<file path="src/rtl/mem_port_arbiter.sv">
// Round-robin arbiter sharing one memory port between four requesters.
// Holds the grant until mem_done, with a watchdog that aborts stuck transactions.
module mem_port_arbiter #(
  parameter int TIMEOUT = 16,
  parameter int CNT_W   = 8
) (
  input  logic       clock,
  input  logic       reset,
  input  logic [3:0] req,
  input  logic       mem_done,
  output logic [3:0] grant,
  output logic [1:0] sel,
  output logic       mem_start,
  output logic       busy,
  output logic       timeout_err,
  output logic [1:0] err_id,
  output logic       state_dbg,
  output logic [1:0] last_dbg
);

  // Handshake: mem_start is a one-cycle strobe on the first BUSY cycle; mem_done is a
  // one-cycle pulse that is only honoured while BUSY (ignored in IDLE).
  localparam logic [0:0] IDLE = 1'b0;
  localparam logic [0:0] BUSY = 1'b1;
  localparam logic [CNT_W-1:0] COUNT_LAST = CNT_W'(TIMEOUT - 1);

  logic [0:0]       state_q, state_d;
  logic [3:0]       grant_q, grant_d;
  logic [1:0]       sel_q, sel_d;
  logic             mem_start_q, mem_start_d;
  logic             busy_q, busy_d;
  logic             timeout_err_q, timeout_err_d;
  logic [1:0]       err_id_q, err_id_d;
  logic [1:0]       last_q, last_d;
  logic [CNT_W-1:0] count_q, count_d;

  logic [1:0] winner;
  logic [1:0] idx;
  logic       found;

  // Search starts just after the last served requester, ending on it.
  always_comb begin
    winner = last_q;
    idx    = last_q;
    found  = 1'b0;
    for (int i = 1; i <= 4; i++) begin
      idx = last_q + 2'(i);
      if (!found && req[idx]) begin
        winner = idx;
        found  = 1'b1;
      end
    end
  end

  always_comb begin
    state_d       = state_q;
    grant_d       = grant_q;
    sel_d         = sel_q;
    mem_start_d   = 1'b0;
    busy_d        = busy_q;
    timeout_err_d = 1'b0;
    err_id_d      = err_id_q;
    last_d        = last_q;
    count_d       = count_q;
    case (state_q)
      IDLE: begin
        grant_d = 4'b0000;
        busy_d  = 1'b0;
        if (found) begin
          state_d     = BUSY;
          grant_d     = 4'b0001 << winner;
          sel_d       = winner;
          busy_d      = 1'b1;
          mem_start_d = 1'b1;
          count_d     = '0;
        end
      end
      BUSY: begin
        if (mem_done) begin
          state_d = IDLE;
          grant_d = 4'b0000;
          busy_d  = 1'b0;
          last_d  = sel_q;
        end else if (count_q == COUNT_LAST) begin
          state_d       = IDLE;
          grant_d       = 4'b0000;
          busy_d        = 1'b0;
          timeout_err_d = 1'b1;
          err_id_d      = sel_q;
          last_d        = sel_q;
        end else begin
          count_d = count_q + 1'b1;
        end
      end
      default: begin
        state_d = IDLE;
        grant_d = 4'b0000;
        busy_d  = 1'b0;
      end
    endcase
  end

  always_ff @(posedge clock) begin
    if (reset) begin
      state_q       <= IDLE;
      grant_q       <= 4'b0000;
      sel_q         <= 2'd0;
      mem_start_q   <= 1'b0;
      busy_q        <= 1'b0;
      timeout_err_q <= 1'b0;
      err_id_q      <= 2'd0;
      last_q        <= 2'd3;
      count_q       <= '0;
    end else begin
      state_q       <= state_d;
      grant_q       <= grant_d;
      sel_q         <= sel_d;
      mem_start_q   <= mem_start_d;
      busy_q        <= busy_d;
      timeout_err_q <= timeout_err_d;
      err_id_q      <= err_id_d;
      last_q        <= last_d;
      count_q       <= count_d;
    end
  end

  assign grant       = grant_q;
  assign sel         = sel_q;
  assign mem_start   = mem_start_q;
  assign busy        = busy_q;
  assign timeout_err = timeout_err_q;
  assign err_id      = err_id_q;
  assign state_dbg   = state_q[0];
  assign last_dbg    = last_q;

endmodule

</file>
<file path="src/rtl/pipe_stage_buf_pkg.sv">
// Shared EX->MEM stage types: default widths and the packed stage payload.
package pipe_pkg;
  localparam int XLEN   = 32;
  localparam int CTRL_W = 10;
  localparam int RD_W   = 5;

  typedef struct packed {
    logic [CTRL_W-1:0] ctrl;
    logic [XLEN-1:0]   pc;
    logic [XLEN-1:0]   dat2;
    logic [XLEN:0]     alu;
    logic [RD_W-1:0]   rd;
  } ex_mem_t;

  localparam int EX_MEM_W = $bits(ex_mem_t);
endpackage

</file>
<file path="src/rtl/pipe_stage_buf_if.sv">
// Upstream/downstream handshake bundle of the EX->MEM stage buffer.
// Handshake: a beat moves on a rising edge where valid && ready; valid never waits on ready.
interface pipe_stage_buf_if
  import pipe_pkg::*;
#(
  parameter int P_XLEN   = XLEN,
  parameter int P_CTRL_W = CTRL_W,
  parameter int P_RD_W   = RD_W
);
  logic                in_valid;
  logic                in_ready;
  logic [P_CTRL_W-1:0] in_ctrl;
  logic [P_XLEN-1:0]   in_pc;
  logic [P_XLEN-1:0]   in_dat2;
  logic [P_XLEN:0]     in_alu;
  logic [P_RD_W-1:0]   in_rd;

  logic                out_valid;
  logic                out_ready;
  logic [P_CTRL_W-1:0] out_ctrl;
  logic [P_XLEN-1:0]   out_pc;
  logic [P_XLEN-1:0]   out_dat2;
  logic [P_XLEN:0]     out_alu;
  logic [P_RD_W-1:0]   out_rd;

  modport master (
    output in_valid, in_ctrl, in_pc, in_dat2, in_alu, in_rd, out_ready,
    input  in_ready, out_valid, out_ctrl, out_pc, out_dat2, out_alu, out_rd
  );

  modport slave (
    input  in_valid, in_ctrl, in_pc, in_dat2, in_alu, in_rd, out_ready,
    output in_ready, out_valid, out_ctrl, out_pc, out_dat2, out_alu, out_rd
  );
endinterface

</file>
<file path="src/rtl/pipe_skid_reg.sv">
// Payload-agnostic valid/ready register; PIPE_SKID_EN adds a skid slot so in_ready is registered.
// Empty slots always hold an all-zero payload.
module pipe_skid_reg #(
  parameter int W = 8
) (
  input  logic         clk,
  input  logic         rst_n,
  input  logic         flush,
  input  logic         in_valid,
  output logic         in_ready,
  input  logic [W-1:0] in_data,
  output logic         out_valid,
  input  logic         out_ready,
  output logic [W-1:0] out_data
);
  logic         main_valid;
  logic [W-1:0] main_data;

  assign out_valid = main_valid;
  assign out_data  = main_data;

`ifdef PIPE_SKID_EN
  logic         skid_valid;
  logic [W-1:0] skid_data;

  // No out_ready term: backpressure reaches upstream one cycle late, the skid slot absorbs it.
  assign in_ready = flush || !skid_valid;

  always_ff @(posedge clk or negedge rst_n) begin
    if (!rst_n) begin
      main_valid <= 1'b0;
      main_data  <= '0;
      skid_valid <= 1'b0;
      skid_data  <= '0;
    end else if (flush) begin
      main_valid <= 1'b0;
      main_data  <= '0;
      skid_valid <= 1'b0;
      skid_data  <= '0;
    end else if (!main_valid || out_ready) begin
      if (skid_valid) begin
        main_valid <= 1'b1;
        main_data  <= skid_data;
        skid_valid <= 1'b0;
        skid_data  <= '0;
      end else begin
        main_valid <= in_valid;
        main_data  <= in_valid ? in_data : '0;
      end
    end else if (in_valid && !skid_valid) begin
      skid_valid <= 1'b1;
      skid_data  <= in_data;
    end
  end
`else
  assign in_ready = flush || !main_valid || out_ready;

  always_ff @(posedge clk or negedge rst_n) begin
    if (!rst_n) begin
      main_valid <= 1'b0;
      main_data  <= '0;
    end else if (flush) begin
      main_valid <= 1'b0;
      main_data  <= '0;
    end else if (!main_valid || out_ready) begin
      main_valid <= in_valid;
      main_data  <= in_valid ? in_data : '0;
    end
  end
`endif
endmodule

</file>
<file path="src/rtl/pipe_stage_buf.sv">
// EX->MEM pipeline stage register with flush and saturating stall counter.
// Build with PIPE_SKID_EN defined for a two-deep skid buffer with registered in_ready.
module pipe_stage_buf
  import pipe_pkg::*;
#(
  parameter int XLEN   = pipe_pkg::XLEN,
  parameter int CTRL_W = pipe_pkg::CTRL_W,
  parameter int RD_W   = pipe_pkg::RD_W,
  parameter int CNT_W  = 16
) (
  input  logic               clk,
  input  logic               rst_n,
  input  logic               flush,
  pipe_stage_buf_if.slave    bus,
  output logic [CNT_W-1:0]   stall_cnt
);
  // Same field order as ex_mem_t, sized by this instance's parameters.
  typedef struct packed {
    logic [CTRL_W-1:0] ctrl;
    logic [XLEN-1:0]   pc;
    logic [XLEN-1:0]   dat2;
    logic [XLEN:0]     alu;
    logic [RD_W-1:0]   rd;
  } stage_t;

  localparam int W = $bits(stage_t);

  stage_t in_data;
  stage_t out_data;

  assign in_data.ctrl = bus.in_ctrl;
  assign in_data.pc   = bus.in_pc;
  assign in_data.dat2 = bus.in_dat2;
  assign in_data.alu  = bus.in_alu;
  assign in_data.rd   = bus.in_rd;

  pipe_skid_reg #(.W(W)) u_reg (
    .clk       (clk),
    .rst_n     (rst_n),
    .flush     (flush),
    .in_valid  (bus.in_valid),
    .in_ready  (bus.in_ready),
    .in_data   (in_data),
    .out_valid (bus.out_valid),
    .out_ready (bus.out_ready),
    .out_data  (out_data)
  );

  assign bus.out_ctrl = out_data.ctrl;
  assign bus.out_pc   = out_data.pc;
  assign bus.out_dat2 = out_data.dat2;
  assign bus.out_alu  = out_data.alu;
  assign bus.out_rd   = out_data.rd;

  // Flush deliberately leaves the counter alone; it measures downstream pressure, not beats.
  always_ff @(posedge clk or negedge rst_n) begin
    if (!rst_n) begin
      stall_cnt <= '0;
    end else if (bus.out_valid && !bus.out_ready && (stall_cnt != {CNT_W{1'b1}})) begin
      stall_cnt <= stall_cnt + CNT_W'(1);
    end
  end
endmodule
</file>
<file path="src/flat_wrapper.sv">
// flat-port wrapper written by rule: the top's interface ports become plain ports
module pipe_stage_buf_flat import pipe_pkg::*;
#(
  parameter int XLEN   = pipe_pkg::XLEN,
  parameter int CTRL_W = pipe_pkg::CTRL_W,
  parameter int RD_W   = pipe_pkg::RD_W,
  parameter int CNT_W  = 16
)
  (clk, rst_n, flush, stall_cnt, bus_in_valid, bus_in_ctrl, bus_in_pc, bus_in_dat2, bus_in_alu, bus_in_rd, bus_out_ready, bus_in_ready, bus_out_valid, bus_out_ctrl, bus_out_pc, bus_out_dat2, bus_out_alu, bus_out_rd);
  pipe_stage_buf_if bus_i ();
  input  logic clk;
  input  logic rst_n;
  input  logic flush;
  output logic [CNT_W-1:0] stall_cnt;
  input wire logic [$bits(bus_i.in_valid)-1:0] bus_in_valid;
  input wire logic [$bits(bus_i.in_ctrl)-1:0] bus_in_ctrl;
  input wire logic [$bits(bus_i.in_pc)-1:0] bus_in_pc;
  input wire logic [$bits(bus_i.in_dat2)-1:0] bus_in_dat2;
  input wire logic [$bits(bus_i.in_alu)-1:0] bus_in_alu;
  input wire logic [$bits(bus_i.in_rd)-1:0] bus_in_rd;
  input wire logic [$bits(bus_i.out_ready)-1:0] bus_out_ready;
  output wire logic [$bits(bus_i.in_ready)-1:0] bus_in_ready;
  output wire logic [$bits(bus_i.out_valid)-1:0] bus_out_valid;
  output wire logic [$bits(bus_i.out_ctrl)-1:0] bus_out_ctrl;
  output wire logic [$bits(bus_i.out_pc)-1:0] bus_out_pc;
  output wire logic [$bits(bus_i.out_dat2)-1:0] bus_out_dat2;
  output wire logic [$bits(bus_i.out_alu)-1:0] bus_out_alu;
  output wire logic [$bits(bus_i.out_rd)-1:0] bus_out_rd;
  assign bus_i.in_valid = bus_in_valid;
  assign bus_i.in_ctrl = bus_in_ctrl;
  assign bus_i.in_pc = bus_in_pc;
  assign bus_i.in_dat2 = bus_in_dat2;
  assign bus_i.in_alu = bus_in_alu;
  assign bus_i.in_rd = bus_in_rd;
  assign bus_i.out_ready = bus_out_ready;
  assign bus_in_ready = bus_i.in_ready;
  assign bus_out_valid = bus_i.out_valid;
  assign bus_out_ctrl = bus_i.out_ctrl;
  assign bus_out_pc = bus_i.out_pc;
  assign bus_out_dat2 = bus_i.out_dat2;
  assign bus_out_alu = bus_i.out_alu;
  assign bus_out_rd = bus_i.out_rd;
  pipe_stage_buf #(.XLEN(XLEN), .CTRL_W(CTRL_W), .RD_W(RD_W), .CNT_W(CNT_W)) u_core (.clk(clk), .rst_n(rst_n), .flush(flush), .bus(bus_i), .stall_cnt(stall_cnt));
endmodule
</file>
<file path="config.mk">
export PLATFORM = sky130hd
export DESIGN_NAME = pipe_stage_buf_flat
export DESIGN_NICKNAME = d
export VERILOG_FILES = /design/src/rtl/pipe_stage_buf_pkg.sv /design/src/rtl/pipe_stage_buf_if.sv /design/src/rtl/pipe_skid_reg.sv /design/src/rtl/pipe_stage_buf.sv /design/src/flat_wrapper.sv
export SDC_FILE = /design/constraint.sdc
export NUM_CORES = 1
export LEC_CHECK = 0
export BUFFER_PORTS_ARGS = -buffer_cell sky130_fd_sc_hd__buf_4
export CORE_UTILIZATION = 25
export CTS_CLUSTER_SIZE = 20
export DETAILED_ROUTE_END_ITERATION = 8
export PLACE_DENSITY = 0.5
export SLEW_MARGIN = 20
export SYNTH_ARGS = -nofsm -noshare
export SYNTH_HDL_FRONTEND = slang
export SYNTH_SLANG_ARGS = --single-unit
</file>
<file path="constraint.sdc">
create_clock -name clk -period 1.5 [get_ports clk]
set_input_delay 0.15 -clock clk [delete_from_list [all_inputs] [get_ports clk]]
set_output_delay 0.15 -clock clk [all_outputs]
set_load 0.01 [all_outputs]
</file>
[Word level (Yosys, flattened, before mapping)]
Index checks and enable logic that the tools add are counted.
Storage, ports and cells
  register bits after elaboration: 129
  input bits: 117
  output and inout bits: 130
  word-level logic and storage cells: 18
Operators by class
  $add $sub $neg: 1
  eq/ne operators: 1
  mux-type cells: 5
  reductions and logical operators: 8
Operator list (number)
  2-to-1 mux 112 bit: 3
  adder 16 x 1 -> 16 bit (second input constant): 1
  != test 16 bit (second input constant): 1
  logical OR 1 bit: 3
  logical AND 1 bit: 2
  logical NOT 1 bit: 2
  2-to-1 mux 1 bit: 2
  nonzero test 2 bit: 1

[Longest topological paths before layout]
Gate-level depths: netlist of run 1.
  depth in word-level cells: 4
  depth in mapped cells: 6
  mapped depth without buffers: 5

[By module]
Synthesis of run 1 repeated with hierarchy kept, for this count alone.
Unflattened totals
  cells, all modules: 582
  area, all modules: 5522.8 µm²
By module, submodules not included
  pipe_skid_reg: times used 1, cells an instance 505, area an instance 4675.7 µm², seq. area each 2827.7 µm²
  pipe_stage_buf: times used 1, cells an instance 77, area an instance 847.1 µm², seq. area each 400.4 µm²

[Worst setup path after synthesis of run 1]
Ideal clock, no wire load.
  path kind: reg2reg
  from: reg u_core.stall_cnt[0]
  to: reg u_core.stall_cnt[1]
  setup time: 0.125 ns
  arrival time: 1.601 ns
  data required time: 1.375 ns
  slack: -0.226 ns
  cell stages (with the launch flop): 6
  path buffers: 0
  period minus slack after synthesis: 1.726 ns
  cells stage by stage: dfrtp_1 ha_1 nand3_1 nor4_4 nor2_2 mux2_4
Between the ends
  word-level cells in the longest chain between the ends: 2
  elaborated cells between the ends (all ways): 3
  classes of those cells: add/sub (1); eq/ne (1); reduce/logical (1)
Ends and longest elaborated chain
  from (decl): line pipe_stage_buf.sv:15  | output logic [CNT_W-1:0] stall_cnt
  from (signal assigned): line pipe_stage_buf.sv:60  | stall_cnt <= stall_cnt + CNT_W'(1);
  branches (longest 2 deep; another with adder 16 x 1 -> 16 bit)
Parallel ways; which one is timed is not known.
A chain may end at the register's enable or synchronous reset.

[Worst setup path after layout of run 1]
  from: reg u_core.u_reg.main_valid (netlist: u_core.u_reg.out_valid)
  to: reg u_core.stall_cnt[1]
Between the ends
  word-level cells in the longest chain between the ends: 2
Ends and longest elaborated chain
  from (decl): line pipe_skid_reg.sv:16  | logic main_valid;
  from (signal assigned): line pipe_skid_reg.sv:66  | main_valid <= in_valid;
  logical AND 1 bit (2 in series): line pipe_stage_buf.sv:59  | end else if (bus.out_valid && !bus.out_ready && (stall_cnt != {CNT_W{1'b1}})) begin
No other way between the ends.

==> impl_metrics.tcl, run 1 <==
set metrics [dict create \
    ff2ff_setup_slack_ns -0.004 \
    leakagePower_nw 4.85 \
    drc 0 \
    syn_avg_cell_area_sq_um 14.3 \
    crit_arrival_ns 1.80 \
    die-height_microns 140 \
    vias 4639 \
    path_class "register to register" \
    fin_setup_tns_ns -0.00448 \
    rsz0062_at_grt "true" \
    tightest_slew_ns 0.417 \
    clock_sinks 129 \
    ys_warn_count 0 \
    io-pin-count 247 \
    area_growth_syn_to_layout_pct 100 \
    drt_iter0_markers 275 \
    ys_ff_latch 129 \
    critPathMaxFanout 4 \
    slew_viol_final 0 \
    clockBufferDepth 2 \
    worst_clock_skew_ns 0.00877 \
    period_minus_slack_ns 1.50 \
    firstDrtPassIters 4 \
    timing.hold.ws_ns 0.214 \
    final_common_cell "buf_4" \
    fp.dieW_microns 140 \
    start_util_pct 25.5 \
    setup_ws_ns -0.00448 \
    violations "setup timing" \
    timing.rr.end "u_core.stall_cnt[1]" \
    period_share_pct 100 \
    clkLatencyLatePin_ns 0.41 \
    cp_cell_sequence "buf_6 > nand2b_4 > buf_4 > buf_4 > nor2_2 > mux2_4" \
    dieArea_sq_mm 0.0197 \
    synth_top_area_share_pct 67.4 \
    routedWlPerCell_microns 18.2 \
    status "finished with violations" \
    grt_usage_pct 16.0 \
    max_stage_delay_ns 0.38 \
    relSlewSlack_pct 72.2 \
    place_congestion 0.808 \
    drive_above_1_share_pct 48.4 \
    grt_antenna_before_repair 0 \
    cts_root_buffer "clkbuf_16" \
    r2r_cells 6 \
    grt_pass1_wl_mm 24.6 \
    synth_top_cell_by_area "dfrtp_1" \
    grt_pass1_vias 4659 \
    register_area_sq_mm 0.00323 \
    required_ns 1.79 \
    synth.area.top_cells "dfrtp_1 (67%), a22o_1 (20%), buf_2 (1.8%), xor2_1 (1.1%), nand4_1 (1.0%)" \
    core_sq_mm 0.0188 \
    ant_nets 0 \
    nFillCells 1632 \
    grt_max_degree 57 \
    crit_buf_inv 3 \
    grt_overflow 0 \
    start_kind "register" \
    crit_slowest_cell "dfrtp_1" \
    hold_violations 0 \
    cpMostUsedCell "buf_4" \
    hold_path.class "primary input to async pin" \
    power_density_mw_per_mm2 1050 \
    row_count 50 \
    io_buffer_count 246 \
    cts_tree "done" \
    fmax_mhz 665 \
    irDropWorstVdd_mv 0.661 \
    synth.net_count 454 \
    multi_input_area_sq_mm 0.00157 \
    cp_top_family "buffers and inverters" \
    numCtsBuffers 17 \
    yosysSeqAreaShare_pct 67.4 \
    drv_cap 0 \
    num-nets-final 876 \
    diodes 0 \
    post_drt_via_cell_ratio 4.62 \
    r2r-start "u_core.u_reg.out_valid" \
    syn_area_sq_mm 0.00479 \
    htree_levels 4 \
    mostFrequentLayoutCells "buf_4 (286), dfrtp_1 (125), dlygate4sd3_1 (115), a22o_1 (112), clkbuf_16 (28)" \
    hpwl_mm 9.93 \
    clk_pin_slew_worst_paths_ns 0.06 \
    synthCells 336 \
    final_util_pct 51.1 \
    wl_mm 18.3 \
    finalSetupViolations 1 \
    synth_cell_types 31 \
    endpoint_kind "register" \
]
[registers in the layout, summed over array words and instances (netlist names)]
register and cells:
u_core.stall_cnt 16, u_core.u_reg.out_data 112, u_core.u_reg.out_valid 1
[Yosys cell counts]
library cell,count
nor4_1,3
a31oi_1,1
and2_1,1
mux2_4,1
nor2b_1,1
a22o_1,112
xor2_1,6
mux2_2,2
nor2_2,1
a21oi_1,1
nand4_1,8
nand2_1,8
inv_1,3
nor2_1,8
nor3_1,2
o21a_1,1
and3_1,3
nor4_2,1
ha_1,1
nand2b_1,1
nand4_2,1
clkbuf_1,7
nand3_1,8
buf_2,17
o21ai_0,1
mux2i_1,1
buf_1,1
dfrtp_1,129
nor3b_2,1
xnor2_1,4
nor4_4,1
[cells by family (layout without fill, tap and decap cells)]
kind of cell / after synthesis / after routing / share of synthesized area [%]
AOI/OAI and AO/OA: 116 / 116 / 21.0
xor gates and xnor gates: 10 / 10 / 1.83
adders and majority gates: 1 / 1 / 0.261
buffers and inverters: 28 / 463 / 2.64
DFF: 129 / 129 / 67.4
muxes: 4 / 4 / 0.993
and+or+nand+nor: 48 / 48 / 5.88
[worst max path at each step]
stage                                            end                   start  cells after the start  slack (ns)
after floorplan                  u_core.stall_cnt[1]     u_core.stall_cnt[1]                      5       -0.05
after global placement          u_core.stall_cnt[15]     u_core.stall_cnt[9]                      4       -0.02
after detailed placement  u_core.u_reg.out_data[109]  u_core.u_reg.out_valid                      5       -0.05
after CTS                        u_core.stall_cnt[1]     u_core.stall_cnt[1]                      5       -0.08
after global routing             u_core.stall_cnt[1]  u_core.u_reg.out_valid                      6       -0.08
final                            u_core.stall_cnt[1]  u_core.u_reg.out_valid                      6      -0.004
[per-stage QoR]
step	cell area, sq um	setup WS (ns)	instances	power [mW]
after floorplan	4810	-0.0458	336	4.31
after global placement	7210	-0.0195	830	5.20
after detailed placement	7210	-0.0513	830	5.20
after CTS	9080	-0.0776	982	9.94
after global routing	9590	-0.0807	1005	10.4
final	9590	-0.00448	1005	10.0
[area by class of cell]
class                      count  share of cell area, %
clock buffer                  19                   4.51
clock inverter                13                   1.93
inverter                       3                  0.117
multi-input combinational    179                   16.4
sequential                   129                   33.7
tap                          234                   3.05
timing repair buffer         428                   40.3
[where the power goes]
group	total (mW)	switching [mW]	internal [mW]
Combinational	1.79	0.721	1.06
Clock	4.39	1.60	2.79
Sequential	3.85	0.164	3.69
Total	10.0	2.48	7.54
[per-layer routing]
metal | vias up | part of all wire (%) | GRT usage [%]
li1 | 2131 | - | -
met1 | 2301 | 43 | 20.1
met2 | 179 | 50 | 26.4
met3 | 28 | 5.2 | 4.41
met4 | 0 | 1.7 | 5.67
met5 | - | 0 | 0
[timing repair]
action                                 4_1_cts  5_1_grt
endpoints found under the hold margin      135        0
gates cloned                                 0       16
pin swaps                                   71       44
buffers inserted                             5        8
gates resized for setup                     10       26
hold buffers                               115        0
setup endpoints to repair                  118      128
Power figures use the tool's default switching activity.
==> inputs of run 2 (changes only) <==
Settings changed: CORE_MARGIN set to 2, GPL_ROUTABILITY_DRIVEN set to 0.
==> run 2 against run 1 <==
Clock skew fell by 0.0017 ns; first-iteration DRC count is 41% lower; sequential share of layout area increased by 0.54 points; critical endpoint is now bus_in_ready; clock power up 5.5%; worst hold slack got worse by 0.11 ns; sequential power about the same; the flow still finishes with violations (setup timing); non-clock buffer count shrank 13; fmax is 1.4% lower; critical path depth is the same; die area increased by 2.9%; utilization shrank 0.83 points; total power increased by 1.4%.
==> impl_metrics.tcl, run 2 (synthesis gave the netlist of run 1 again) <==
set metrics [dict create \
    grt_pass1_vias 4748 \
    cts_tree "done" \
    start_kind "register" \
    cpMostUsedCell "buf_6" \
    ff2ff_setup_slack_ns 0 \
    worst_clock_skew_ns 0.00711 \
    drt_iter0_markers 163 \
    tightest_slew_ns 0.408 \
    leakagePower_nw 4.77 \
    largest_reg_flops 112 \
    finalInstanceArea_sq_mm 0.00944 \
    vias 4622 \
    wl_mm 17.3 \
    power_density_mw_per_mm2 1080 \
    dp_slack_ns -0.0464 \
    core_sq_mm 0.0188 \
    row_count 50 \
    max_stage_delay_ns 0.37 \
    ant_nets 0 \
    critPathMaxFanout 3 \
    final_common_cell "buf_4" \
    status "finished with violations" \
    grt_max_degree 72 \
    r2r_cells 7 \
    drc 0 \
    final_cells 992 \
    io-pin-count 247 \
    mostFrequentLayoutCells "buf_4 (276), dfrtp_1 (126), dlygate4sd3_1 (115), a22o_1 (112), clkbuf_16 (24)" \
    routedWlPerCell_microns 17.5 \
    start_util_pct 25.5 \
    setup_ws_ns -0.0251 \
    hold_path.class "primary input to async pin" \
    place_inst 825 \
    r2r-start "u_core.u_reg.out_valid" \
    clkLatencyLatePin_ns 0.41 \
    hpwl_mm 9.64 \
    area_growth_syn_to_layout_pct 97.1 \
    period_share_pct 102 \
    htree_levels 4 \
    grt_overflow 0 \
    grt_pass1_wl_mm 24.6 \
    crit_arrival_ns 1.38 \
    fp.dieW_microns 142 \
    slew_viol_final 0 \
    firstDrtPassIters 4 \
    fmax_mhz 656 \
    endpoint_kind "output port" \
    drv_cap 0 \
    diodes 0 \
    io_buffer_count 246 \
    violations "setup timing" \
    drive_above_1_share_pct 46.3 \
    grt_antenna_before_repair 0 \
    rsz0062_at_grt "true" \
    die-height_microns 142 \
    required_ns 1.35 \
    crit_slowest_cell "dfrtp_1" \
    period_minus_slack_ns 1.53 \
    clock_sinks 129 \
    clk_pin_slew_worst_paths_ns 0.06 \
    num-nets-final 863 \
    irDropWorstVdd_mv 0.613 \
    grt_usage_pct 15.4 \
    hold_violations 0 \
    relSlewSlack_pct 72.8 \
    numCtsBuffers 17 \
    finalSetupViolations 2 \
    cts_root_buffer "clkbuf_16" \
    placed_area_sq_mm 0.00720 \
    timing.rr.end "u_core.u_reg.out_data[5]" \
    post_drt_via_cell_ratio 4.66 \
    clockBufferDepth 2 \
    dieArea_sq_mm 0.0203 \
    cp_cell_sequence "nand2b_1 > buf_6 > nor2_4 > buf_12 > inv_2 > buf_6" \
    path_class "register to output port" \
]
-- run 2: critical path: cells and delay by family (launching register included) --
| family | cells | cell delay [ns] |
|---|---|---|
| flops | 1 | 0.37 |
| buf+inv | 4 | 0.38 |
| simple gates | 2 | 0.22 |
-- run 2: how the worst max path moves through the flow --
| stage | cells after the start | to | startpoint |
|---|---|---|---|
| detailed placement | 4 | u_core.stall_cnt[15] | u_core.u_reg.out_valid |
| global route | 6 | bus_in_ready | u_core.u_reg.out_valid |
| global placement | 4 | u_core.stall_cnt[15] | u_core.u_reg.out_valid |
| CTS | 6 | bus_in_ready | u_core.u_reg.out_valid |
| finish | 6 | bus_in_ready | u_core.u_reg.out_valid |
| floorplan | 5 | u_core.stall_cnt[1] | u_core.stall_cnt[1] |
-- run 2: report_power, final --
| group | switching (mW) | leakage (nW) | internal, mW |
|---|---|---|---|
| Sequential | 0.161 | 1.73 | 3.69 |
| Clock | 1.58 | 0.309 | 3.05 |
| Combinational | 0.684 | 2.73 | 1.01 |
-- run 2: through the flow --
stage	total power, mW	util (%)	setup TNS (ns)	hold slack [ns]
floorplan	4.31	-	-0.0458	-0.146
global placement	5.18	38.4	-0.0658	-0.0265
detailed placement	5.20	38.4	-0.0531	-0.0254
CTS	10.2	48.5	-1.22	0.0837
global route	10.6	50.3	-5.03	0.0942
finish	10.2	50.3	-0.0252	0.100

::::::

YOUR INSTRUCTIONS: Return each line from the material that includes the string "only".

WRITTEN RESPONSE:
  // one-cycle pulse that is only honoured while BUSY (ignored in IDLE).
==> inputs of run 2 (changes only) <==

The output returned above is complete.